[Collected data entries]
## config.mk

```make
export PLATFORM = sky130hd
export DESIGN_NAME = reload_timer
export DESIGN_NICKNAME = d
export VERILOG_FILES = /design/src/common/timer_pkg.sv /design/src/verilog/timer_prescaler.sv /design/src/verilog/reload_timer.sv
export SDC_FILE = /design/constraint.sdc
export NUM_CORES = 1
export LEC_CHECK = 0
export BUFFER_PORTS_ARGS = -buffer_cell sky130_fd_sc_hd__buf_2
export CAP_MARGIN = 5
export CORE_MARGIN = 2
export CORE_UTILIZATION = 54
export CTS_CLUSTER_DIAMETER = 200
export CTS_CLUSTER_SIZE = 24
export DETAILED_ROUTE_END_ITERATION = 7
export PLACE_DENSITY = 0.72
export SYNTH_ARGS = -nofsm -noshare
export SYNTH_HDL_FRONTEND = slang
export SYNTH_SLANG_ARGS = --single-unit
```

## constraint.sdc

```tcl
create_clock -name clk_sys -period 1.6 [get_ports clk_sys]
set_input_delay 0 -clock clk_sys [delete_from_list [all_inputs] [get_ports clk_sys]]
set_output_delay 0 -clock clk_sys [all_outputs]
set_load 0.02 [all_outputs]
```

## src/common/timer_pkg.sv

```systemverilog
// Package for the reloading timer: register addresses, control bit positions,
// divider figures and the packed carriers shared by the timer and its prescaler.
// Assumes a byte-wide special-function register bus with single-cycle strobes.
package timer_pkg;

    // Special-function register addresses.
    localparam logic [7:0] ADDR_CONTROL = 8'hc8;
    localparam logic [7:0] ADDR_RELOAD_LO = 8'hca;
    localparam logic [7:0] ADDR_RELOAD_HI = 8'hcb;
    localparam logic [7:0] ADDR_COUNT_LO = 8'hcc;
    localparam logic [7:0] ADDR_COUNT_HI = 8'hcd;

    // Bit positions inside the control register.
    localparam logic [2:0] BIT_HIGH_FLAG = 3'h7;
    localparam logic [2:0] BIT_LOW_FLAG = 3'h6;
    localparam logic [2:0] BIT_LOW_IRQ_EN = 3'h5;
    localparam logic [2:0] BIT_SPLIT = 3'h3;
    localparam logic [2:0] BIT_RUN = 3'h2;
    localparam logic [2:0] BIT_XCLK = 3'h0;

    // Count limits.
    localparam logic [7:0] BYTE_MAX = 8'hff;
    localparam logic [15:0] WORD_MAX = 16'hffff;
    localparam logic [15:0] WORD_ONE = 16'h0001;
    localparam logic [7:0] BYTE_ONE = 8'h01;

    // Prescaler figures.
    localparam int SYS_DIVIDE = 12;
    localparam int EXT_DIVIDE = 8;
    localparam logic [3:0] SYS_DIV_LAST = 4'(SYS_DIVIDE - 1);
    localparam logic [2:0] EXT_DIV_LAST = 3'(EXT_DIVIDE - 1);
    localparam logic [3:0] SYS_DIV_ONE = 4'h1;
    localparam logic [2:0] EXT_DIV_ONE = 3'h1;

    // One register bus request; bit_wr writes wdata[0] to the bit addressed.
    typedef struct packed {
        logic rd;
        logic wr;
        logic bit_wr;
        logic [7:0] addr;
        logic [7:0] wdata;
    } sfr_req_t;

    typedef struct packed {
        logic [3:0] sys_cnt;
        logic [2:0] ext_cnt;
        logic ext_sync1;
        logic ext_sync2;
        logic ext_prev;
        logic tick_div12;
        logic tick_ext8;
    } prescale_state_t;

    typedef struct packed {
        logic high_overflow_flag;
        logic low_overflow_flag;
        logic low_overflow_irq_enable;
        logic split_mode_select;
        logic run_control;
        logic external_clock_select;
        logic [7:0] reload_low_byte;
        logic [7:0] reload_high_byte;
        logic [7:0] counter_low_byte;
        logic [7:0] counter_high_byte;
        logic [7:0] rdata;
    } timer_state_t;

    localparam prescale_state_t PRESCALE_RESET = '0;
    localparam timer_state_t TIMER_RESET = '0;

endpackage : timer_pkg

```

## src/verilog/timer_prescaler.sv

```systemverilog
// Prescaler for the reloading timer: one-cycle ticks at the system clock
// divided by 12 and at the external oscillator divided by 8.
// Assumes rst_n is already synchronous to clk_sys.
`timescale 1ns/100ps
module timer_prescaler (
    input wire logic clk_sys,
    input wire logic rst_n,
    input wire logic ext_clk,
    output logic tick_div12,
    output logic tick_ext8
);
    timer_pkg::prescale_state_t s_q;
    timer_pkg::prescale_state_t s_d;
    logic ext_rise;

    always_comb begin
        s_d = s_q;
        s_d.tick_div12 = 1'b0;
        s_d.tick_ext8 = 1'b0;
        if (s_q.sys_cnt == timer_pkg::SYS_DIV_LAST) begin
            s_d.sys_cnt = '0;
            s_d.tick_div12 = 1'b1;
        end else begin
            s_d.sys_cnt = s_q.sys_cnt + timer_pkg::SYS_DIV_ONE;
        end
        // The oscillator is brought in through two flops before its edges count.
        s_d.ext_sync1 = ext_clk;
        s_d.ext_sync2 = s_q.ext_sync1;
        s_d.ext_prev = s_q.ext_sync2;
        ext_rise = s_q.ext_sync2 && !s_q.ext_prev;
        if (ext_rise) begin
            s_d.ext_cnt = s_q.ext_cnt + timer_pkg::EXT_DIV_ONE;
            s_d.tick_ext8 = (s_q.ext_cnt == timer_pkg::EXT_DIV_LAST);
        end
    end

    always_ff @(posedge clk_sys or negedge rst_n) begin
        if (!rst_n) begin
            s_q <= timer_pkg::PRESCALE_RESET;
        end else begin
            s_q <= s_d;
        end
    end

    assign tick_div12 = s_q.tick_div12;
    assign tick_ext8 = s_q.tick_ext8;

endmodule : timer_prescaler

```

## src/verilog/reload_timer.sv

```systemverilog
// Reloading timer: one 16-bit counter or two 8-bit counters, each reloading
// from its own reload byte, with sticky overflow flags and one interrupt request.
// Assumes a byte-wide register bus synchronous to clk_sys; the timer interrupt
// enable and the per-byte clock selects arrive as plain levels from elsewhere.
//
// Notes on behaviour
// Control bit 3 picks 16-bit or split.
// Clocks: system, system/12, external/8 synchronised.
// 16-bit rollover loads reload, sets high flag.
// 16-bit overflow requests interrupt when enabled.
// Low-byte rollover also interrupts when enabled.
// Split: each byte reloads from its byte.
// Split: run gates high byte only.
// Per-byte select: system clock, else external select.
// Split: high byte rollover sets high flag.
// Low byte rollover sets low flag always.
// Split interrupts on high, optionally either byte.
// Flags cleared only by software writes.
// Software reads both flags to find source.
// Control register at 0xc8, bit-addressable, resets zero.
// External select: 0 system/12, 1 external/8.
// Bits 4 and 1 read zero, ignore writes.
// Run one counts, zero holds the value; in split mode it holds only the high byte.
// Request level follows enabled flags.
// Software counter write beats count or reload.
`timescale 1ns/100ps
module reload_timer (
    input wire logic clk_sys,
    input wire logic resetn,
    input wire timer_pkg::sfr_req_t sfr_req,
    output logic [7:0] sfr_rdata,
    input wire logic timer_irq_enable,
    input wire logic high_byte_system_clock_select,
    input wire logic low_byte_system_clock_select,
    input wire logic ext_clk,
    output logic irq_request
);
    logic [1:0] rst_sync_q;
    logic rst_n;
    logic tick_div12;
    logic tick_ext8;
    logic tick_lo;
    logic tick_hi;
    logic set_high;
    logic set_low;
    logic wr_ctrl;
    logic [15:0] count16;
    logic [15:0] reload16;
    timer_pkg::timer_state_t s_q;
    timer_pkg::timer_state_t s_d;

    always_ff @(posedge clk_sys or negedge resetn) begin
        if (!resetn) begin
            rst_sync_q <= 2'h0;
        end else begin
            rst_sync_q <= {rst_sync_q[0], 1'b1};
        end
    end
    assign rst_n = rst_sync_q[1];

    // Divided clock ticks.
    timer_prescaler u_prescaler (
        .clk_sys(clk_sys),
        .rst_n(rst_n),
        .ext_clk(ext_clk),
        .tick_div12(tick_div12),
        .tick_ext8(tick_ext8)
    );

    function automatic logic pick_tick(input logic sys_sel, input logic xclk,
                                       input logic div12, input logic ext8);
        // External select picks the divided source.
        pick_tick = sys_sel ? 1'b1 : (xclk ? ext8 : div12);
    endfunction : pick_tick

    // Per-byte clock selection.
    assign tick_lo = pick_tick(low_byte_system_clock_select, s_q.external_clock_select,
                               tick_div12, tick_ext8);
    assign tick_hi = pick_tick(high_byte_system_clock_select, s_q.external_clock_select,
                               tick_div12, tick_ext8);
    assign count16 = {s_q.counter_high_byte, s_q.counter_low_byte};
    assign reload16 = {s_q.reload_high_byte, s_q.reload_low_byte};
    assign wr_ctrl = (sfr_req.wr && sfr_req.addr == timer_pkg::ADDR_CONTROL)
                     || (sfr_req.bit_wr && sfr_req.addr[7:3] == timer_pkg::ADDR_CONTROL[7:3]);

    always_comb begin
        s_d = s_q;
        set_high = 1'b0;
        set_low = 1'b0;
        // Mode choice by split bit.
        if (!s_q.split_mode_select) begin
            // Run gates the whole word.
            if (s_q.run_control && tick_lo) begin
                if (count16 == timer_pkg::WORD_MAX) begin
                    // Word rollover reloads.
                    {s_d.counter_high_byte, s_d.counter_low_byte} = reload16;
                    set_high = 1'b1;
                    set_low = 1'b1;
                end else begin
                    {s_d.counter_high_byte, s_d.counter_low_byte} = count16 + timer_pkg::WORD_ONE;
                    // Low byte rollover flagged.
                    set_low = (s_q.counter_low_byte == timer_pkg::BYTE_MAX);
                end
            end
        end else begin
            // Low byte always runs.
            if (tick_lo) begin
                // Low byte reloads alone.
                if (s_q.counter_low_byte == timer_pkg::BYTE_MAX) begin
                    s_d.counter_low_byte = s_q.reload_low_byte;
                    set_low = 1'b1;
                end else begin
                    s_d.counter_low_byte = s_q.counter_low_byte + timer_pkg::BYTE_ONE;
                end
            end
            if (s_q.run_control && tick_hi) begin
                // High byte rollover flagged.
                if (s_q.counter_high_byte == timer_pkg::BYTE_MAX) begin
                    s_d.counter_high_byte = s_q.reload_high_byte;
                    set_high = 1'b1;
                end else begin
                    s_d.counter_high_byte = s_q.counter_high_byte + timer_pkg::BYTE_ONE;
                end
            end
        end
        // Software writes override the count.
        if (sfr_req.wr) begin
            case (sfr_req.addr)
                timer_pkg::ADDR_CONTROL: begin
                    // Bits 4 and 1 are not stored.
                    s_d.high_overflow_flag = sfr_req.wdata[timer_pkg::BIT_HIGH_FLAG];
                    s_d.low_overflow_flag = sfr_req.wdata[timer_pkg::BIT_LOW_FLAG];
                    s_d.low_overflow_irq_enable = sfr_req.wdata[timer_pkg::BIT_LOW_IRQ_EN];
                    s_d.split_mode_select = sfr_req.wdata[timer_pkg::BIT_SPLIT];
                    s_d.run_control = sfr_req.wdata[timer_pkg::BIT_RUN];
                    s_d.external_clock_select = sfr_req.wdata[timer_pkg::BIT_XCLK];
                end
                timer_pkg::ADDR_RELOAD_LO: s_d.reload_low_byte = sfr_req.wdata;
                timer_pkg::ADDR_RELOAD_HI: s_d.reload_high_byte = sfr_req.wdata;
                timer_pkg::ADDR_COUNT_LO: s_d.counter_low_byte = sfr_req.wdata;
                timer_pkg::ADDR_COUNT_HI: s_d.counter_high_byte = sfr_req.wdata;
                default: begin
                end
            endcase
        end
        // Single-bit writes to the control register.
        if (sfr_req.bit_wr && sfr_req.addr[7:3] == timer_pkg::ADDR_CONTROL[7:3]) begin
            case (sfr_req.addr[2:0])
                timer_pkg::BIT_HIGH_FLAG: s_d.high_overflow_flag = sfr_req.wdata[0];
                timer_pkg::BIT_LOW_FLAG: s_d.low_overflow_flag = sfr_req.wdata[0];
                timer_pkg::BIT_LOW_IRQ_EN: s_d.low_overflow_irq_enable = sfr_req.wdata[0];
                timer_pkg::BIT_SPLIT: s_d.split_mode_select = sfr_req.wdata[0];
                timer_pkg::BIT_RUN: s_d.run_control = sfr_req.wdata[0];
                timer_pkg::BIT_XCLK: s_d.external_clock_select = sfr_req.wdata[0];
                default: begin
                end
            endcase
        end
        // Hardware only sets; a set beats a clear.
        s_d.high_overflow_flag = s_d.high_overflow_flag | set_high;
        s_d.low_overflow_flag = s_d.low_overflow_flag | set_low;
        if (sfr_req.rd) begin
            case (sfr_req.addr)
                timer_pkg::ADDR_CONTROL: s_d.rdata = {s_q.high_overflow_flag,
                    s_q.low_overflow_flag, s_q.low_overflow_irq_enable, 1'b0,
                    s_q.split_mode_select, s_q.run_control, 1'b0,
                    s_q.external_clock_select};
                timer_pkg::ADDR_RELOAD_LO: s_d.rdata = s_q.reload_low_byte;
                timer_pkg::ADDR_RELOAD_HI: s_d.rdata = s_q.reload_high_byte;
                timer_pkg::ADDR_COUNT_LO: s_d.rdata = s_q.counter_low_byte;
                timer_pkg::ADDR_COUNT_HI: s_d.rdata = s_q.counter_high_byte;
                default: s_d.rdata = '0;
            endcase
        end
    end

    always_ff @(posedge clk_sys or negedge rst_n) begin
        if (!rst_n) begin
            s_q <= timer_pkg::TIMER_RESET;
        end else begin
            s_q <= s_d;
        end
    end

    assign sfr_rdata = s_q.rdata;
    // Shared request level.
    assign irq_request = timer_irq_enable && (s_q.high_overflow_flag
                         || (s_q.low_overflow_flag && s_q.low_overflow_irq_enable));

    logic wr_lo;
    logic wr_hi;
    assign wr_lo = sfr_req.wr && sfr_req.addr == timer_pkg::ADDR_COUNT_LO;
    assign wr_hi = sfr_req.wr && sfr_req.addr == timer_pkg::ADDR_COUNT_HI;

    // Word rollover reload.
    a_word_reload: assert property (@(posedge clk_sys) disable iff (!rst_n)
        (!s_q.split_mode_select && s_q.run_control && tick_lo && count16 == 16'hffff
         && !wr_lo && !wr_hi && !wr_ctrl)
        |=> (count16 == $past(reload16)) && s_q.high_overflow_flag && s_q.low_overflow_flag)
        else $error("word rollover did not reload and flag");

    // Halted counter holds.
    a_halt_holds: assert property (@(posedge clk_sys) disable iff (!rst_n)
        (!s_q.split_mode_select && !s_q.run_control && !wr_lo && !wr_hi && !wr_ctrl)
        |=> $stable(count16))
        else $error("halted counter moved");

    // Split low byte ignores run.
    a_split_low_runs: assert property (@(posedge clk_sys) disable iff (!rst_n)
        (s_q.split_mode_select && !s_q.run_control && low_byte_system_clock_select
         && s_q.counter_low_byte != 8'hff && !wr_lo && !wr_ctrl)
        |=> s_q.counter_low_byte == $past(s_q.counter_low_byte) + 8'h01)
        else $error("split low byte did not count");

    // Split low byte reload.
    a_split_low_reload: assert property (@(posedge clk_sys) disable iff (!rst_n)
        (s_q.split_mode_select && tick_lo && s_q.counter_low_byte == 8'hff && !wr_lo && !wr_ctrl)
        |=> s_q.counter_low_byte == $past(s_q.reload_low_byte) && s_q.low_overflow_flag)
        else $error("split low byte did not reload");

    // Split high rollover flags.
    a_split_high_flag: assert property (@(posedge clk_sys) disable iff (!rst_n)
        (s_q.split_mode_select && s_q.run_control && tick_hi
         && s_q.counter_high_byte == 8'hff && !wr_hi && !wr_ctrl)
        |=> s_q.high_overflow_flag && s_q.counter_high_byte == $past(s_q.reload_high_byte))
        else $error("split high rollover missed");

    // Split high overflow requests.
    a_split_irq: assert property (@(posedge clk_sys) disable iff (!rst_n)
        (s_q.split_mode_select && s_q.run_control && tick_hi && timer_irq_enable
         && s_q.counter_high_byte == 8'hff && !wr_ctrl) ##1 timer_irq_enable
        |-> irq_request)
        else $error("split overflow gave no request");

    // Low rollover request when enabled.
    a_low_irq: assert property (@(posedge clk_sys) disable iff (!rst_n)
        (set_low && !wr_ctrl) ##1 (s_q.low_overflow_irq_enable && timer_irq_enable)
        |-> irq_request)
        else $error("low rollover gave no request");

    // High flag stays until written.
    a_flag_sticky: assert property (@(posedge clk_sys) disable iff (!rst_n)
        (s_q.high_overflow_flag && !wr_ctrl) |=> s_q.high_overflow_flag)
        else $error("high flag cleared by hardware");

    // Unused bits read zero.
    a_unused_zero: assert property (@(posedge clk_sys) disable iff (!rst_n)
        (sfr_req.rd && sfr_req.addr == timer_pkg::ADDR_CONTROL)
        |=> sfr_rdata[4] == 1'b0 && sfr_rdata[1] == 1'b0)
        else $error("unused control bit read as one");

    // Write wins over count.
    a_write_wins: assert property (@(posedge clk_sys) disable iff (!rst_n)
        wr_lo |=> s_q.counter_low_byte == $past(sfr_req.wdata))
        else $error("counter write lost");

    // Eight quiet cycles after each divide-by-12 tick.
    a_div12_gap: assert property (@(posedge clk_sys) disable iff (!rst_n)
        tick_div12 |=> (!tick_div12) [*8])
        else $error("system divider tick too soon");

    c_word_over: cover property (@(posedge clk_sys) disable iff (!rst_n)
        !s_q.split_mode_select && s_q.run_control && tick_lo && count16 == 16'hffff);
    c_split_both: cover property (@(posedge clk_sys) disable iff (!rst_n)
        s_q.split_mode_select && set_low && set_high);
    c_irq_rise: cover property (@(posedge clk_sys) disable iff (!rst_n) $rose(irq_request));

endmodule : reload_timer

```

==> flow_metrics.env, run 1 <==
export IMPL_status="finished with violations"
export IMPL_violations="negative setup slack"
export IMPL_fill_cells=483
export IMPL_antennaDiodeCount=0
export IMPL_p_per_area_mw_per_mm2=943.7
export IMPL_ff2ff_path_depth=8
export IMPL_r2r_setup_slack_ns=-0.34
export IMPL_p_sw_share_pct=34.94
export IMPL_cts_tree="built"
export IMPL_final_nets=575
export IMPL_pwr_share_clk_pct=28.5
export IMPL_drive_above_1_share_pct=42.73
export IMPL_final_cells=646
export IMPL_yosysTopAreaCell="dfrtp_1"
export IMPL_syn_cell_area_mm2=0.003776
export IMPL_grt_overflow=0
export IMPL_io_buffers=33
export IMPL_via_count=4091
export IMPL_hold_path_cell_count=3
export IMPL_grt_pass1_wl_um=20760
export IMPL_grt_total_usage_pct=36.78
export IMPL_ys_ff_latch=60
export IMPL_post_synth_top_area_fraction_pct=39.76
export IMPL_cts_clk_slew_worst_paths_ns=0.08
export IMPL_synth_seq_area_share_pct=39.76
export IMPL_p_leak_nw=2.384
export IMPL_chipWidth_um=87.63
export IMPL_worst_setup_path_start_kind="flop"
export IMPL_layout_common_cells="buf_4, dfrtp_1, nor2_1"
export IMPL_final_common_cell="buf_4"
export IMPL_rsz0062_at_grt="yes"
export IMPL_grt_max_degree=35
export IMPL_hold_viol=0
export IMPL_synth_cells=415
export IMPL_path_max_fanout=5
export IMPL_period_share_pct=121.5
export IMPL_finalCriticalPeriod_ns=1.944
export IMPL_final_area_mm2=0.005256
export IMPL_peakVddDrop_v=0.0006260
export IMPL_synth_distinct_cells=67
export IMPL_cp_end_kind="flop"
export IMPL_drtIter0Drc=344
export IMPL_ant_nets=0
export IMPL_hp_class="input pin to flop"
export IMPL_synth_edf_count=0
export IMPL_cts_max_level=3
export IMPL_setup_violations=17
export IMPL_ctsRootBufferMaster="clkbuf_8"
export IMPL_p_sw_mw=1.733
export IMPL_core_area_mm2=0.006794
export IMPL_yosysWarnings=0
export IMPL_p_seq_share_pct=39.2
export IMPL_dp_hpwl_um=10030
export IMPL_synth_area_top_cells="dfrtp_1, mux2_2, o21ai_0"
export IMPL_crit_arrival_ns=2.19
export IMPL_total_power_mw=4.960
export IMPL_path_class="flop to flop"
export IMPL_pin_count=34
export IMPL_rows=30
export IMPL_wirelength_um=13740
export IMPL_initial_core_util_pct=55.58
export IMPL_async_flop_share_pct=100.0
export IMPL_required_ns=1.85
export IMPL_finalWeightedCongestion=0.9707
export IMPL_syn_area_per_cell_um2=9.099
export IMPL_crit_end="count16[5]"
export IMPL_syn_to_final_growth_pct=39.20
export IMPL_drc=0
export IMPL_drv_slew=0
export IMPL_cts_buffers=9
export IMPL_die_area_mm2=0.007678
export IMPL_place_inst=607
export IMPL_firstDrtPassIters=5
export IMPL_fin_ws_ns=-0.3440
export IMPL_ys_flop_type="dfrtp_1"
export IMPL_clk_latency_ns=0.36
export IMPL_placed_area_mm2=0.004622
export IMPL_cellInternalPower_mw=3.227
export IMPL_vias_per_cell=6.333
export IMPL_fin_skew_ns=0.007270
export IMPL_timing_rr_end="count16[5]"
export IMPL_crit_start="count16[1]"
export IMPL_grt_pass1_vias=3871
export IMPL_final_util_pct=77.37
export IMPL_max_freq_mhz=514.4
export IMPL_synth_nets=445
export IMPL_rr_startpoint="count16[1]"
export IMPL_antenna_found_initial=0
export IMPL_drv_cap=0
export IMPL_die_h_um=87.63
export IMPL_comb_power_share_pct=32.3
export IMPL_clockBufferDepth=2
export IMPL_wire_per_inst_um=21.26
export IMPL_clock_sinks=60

• **Exercise**
Return, unchanged, the run of lines above that opens with the line containing "flow_metrics.env, run 1" and closes with the line containing "export IMPL_pwr_share_clk_pct=28.5". Include both.

• **Solution to the problem**
==> flow_metrics.env, run 1 <==
export IMPL_status="finished with violations"
export IMPL_violations="negative setup slack"
export IMPL_fill_cells=483
export IMPL_antennaDiodeCount=0
export IMPL_p_per_area_mw_per_mm2=943.7
export IMPL_ff2ff_path_depth=8
export IMPL_r2r_setup_slack_ns=-0.34
export IMPL_p_sw_share_pct=34.94
export IMPL_cts_tree="built"
export IMPL_final_nets=575
export IMPL_pwr_share_clk_pct=28.5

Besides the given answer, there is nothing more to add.